Task description: How many lines of the entries below include the word "gates"? Answer with the number alone.

Available data:
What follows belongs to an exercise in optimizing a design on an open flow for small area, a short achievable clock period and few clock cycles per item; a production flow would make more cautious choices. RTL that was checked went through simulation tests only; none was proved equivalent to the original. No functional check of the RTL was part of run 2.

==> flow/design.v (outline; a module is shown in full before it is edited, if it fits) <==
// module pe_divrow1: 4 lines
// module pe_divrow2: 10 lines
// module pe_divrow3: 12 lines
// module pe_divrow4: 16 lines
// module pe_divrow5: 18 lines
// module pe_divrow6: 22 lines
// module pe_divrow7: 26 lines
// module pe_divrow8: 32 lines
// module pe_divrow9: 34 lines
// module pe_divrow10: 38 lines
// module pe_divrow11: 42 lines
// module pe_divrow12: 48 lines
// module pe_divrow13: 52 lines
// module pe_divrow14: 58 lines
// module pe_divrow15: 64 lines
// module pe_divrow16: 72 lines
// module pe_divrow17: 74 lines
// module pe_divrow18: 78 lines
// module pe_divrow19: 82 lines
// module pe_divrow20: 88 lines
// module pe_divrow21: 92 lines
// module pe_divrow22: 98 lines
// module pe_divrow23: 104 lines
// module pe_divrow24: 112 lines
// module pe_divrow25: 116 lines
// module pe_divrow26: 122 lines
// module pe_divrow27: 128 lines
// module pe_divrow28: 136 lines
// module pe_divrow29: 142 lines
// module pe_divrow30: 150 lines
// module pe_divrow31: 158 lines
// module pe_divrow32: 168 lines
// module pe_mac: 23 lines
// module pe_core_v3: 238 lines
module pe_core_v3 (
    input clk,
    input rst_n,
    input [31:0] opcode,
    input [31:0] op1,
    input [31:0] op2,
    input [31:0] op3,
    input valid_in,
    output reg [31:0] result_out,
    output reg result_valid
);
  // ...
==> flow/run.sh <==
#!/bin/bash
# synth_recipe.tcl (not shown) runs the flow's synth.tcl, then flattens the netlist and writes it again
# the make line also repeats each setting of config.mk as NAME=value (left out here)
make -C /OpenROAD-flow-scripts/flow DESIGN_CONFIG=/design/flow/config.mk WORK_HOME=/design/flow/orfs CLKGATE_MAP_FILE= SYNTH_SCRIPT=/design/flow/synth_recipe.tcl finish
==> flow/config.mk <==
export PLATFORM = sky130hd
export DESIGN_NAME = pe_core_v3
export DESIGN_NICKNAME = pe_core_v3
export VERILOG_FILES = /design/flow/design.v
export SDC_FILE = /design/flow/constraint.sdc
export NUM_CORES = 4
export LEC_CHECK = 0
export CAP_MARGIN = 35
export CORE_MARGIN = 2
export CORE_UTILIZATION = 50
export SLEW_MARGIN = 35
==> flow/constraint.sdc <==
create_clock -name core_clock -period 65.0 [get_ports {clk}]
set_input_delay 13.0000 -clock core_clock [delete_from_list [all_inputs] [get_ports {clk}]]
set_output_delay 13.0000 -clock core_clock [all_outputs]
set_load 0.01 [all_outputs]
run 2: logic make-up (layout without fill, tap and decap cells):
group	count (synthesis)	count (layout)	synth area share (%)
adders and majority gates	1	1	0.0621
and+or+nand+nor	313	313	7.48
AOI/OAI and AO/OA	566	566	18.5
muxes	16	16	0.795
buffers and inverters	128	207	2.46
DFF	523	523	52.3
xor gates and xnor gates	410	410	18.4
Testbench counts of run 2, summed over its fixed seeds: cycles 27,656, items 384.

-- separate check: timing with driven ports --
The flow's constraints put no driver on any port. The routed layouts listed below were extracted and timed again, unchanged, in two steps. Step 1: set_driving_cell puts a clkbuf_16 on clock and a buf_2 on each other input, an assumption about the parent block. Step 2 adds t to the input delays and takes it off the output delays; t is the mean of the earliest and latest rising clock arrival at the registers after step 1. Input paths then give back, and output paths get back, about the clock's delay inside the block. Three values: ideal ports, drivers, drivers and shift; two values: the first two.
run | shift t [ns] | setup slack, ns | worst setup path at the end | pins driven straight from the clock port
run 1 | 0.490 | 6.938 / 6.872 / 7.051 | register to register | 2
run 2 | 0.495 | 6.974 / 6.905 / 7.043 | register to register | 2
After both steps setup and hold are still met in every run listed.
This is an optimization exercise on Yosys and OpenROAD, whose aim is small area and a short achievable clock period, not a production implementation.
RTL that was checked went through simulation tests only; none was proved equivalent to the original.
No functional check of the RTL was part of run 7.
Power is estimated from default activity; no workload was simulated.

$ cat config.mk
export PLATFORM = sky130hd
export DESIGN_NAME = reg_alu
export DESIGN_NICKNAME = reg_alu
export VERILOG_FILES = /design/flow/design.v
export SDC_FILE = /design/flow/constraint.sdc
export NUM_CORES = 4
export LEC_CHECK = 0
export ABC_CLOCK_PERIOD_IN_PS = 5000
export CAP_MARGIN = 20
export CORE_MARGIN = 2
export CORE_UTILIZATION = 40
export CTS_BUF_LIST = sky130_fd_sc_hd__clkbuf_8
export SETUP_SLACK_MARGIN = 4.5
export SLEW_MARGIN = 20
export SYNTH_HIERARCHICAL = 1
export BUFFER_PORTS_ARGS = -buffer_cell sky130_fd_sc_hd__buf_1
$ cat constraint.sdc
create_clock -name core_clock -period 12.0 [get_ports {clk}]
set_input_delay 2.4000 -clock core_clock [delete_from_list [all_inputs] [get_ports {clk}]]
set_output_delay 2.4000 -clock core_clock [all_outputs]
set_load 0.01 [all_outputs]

Written reply: 2